(TASK REQUIREMENTS) Among the lines below, which ones contain the word "scaled"? Copy every such line.

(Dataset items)
******************************
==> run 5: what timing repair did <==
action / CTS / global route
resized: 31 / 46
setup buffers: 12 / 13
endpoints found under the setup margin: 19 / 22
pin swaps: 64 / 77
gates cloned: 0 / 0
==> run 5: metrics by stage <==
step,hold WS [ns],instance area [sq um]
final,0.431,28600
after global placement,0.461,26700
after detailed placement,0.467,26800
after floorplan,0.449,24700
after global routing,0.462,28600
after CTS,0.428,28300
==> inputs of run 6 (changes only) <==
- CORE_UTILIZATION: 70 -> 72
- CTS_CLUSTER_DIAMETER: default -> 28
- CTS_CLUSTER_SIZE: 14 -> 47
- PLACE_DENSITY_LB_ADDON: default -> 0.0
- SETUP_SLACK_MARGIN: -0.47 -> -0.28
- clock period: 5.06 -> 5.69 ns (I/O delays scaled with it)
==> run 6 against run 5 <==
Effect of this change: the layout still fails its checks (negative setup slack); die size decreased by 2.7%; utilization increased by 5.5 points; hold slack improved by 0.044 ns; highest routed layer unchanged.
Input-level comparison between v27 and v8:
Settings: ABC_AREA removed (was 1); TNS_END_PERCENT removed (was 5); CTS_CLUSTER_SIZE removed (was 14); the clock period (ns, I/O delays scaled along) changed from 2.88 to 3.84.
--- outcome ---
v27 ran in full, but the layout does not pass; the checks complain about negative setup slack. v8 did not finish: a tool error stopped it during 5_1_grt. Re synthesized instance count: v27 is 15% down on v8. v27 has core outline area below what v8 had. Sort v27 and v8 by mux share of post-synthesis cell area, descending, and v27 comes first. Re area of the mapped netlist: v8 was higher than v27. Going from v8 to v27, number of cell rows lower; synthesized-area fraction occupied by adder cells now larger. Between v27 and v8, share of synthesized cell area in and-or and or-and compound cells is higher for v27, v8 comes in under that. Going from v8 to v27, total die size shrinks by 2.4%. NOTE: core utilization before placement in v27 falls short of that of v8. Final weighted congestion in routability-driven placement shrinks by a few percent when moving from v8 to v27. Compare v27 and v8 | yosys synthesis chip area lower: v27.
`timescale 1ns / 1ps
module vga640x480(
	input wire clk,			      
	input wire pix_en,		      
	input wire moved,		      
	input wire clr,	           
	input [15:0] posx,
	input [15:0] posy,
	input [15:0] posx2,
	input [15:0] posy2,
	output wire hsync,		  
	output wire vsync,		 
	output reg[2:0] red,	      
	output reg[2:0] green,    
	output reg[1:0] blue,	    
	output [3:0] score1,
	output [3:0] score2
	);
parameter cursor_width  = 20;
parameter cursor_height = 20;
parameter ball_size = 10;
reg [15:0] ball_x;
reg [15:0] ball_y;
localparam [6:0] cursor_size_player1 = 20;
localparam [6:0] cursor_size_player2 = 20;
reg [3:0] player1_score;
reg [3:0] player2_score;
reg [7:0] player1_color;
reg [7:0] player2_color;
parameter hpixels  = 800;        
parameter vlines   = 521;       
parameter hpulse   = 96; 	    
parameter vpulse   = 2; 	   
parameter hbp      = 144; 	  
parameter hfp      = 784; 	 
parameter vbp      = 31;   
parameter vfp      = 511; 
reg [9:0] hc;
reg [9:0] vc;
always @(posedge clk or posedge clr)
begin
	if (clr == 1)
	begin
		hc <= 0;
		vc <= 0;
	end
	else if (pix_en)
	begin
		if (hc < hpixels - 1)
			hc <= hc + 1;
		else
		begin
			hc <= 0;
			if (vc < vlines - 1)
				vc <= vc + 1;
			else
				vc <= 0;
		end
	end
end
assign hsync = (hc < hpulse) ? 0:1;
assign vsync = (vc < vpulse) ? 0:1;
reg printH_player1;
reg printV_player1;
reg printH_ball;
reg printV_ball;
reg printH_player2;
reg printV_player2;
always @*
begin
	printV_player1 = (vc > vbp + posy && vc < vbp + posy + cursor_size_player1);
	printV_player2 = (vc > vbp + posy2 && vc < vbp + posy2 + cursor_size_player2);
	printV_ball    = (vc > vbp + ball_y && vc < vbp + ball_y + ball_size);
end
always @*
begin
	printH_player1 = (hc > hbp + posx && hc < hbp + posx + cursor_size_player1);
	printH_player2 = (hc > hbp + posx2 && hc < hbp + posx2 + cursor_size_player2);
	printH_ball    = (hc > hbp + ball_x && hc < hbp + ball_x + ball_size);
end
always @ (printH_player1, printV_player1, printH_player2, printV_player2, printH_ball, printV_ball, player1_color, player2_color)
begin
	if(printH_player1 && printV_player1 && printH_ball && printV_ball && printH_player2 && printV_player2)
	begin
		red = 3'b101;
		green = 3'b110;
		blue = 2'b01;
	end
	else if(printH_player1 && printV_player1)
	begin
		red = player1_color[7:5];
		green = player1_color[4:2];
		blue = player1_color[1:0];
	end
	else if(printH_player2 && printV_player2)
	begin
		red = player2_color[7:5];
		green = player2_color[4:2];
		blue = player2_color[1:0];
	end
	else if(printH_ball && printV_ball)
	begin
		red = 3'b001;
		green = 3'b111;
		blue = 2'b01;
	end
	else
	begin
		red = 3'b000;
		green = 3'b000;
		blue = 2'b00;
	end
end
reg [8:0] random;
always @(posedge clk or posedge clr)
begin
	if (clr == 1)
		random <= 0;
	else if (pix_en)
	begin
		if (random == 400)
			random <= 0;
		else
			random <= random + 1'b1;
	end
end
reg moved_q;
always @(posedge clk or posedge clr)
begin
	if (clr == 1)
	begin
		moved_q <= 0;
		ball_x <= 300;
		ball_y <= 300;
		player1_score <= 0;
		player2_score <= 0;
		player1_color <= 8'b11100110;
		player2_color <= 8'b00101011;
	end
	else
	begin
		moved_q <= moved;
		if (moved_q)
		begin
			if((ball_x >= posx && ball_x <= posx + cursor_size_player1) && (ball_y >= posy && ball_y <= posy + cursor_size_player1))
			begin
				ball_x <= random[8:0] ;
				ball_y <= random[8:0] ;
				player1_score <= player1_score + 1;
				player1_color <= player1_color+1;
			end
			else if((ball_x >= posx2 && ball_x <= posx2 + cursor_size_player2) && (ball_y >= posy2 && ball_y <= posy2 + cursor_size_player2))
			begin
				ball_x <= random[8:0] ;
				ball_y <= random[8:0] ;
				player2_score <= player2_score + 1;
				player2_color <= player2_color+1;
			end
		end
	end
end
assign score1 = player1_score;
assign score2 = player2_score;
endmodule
==> job 8631 <==
## Cordic
module Cordic(
	input clk, 
	input [12:0] x_0,
	input [12:0] y_0,
	input [12:0] z_0,
	output [12:0] x_N,
	output [12:0] y_N,
	output [12:0] z_N
);
export LEC_CHECK = 0
export ABC_AREA = 1
export CAP_MARGIN = 20
export CORE_ASPECT_RATIO = 1.41
export CORE_MARGIN = 2
export CORE_UTILIZATION = 72
export CTS_CLUSTER_DIAMETER = 374
export CTS_CLUSTER_SIZE = 10
export HOLD_SLACK_MARGIN = 0.3
export PLACE_DENSITY_LB_ADDON = 0.12
export SETUP_SLACK_MARGIN = 0.42
export SLEW_MARGIN = 20
export TNS_END_PERCENT = 5
create_clock -name core_clock -period 1.41 [get_ports {clk}]
run.sh (not shown) runs the stock make flow with config.mk's settings and CLKGATE_MAP_FILE=.
==> job 7116: changes against job 8631 <==
==> flow/config.mk (replaced) <==
export PLATFORM = sky130hd
export DESIGN_NAME = Cordic
export DESIGN_NICKNAME = Cordic
export VERILOG_FILES = /design/flow/design.v
export SDC_FILE = /design/flow/constraint.sdc
export NUM_CORES = 4
export LEC_CHECK = 0
export CAP_MARGIN = 20
export CORE_MARGIN = 2
export CORE_UTILIZATION = 72
export CTS_CLUSTER_DIAMETER = 52
export CTS_CLUSTER_SIZE = 39
export SETUP_SLACK_MARGIN = 0.57
export SLEW_MARGIN = 20
==> flow/constraint.sdc (replaced) <==
create_clock -name core_clock -period 3.27 [get_ports {clk}]
set_input_delay 0.6540 -clock core_clock [delete_from_list [all_inputs] [get_ports {clk}]]
set_output_delay 0.6540 -clock core_clock [all_outputs]
set_load 0.01 [all_outputs]
==> comparison table <==
Outcome: job 8631 stopped before the end; job 7116 complete, but fails checks
Failing step: job 8631 clock tree synthesis; job 7116 -
Layout check failures: job 8631 -; job 7116 capacitance limit, slew limit, setup timing
Post-synth area from yosys stat: job 8631 28800 sq um; job 7116 25880 sq um
Die Outline Area: job 8631 41630 sq um; job 7116 37470 sq um
Width of the die: job 8631 172.4 um; job 7116 193.6 um
Cell count after synthesis: job 8631 4007; job 7116 2875
Sequential-to-total area share from yosys stat: job 8631 0.2704; job 7116 0.3010
Distinct cell type count after synthesis: job 8631 43; job 7116 79
Yosys Instances: job 8631 4007; job 7116 2875
Cell with the most instances after synthesis: job 8631 nand2_1; job 7116 dfxtp_1
Die height: job 8631 241.5 um; job 7116 193.6 um
Post-synthesis adder-cell area fraction: job 8631 0.1849; job 7116 0.2058
Synth Area in Simple Gates: job 8631 0.2403; job 7116 0.1250
Detailed-placement wirelength estimate: job 8631 94730 um; job 7116 45870 um
Placer's final routability congestion estimate: job 8631 1.002; job 7116 0.9183
Share of synthesized cell area in and-or and or-and compound cells: job 8631 0.1167; job 7116 0.1794
Top cell area share: job 8631 0.2704; job 7116 0.3010
Post-synthesis net count: job 8631 4454; job 7116 3322
Core outline area: job 8631 39730 sq um; job 7116 35480 sq um
Std-Cell Rows: job 8631 87; job 7116 69
Average instance area after synthesis: job 8631 7.187 sq um; job 7116 9.000 sq um
Worst slack at placement: job 8631 -1.184 ns; job 7116 -0.06468 ns
Initial Util: job 8631 0.7248; job 7116 0.7293
Synth Area in XOR/XNOR: job 8631 0.1080; job 7116 0.1340
Post-synthesis mux area share: job 8631 0.0006952; job 7116 0.01620
Area after DPL: job 8631 37080 sq um; job 7116 27370 sq um
Total placed cells including tap cells: job 8631 5443; job 7116 3412
Area of the mapped netlist: job 8631 28800 sq um; job 7116 25880 sq um

* * *

==> harbor: inputs <==
==> flow/design.v <==
`timescale 1ns / 1ps
module CordicMachine(
	input clk,
	input [12:0] x_0,
	input [12:0] y_0,
	input [12:0] z_0,
	input [31:0] stage,
	output reg [12:0] x_N,
	output reg [12:0] y_N,
	output reg [12:0] z_N
);
	reg [12:0] arctan [12:0];
	initial begin
	arctan[0] = 13'b0101101000000;
	arctan[1] = 13'b0011010100100;
	arctan[2] = 13'b0001110000010;
	arctan[3] = 13'b0000111001000;
	arctan[4] = 13'b0000011100100;
	arctan[5] = 13'b0000001110010;
	arctan[6] = 13'b0000000111001;
	arctan[7] = 13'b0000000011100;
	arctan[8] = 13'b0000000001110;
	arctan[9] = 13'b0000000000111;
	arctan[10] = 13'b0000000000011;
	arctan[11] = 13'b0000000000001;
	arctan[12] = 13'b0000000000000;
	end
	wire signed [12:0] x_s = x_0;
	wire signed [12:0] y_s = y_0;
	wire [12:0] x_sh = x_s >>> stage;
	wire [12:0] y_sh = y_s >>> stage;
	always @(posedge clk) begin
		if (stage != 10) begin
			x_N <= z_0[12] ? x_0 + y_sh : x_0 - y_sh;
			y_N <= z_0[12] ? y_0 - x_sh : y_0 + x_sh;
			z_N <= z_0[12] ? z_0 + arctan[stage] : z_0 - arctan[stage];
		end
	end
endmodule
`timescale 1ns / 1ps
module Cordic(
	input clk, 
	input [12:0] x_0,
	input [12:0] y_0,
	input [12:0] z_0,
	output [12:0] x_N,
	output [12:0] y_N,
	output [12:0] z_N
);
	wire [12:0] x0, y0, z0;
	wire [12:0] x1, y1, z1;
	wire [12:0] x2, y2, z2;
	wire [12:0] x3, y3, z3;
	wire [12:0] x4, y4, z4;
	wire [12:0] x5, y5, z5;
	wire [12:0] x6, y6, z6;
	wire [12:0] x7, y7, z7;
	wire [12:0] x8, y8, z8;
	wire [12:0] x9, y9, z9;
	CordicMachine C1 (.clk(clk), .x_0(x_0), .y_0(y_0), .z_0(z_0), .stage(0), .x_N(x0), .y_N(y0), .z_N(z0));
	CordicMachine C2 (.clk(clk), .x_0(x0), .y_0(y0), .z_0(z0), .stage(1), .x_N(x1), .y_N(y1), .z_N(z1));
	CordicMachine C3 (.clk(clk), .x_0(x1), .y_0(y1), .z_0(z1), .stage(2), .x_N(x2), .y_N(y2), .z_N(z2));
	CordicMachine C4 (.clk(clk), .x_0(x2), .y_0(y2), .z_0(z2), .stage(3), .x_N(x3), .y_N(y3), .z_N(z3));
	CordicMachine C5 (.clk(clk), .x_0(x3), .y_0(y3), .z_0(z3), .stage(4), .x_N(x4), .y_N(y4), .z_N(z4));
	CordicMachine C6 (.clk(clk), .x_0(x4), .y_0(y4), .z_0(z4), .stage(5), .x_N(x5), .y_N(y5), .z_N(z5));
	CordicMachine C7 (.clk(clk), .x_0(x5), .y_0(y5), .z_0(z5), .stage(6), .x_N(x6), .y_N(y6), .z_N(z6));
	CordicMachine C8 (.clk(clk), .x_0(x6), .y_0(y6), .z_0(z6), .stage(7), .x_N(x7), .y_N(y7), .z_N(z7));
	CordicMachine C9 (.clk(clk), .x_0(x7), .y_0(y7), .z_0(z7), .stage(8), .x_N(x8), .y_N(y8), .z_N(z8));
	CordicMachine C10 (.clk(clk), .x_0(x8), .y_0(y8), .z_0(z8), .stage(9), .x_N(x9), .y_N(y9), .z_N(z9));
	assign x_N = x9;
	assign y_N = y9;
	assign z_N = z9;
endmodule
==> flow/run.sh <==
#!/bin/bash
# the make line also repeats each setting of config.mk as NAME=value (left out here)
make -C /OpenROAD-flow-scripts/flow DESIGN_CONFIG=/design/flow/config.mk WORK_HOME=/design/flow/orfs CLKGATE_MAP_FILE= finish
==> flow/config.mk <==
export PLATFORM = sky130hd
export DESIGN_NAME = Cordic
export DESIGN_NICKNAME = Cordic
export VERILOG_FILES = /design/flow/design.v
export SDC_FILE = /design/flow/constraint.sdc
export NUM_CORES = 4
export LEC_CHECK = 0
export ABC_AREA = 0
export CAP_MARGIN = 20
export CELL_PAD_IN_SITES_DETAIL_PLACEMENT = 0
export CORE_ASPECT_RATIO = 0.93
export CORE_MARGIN = 2
export CORE_UTILIZATION = 25
export CTS_CLUSTER_SIZE = 43
export MIN_ROUTING_LAYER = met2
export PLACE_DENSITY_LB_ADDON = 0.01
export SLEW_MARGIN = 40
==> flow/constraint.sdc <==
create_clock -name core_clock -period 2.22 [get_ports {clk}]
set_input_delay 0.4440 -clock core_clock [delete_from_list [all_inputs] [get_ports {clk}]]
set_output_delay 0.4440 -clock core_clock [all_outputs]
set_load 0.01 [all_outputs]
==> xenon: changes against harbor <==
==> flow/config.mk (replaced) <==
export PLATFORM = sky130hd
export DESIGN_NAME = Cordic
export DESIGN_NICKNAME = Cordic
export VERILOG_FILES = /design/flow/design.v
export SDC_FILE = /design/flow/constraint.sdc
export NUM_CORES = 4
export LEC_CHECK = 0
export CAP_MARGIN = 20
export CORE_MARGIN = 2
export CORE_UTILIZATION = 68
export SETUP_SLACK_MARGIN = 0.47
export SLEW_MARGIN = 20
==> flow/constraint.sdc (replaced) <==
create_clock -name core_clock -period 3.2 [get_ports {clk}]
set_input_delay 0.6400 -clock core_clock [delete_from_list [all_inputs] [get_ports {clk}]]
set_output_delay 0.6400 -clock core_clock [all_outputs]
set_load 0.01 [all_outputs]
==> willow: changes against harbor <==
==> flow/config.mk (replaced) <==
export PLATFORM = sky130hd
export DESIGN_NAME = Cordic
export DESIGN_NICKNAME = Cordic
export VERILOG_FILES = /design/flow/design.v
export SDC_FILE = /design/flow/constraint.sdc
export NUM_CORES = 4
export LEC_CHECK = 0
export CAP_MARGIN = 20
export CORE_MARGIN = 2
export CORE_UTILIZATION = 71
export CTS_CLUSTER_DIAMETER = 26
export CTS_CLUSTER_SIZE = 31
export SETUP_SLACK_MARGIN = 0.47
export SLEW_MARGIN = 20
==> flow/constraint.sdc (replaced) <==
create_clock -name core_clock -period 3.2 [get_ports {clk}]
set_input_delay 0.6400 -clock core_clock [delete_from_list [all_inputs] [get_ports {clk}]]
set_output_delay 0.6400 -clock core_clock [all_outputs]
set_load 0.01 [all_outputs]
==> comparison <==
xenon completed with no timing, DRC or antenna violations. harbor reached the layout checks and failed them: negative setup slack. willow did not get past 5_1_grt. Against harbor, the worst hold slack of xenon is higher by 0.10 ns. Area after synthesis is the same in willow and harbor. Between harbor and xenon, the lower maximum frequency is in xenon (gap about 9%, measured against xenon). Final cell count: xenon is smaller than harbor (about 32%).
******************************
(TASK RESULT)
- clock period: 5.06 -> 5.69 ns (I/O delays scaled with it)
Settings: ABC_AREA removed (was 1); TNS_END_PERCENT removed (was 5); CTS_CLUSTER_SIZE removed (was 14); the clock period (ns, I/O delays scaled along) changed from 2.88 to 3.84.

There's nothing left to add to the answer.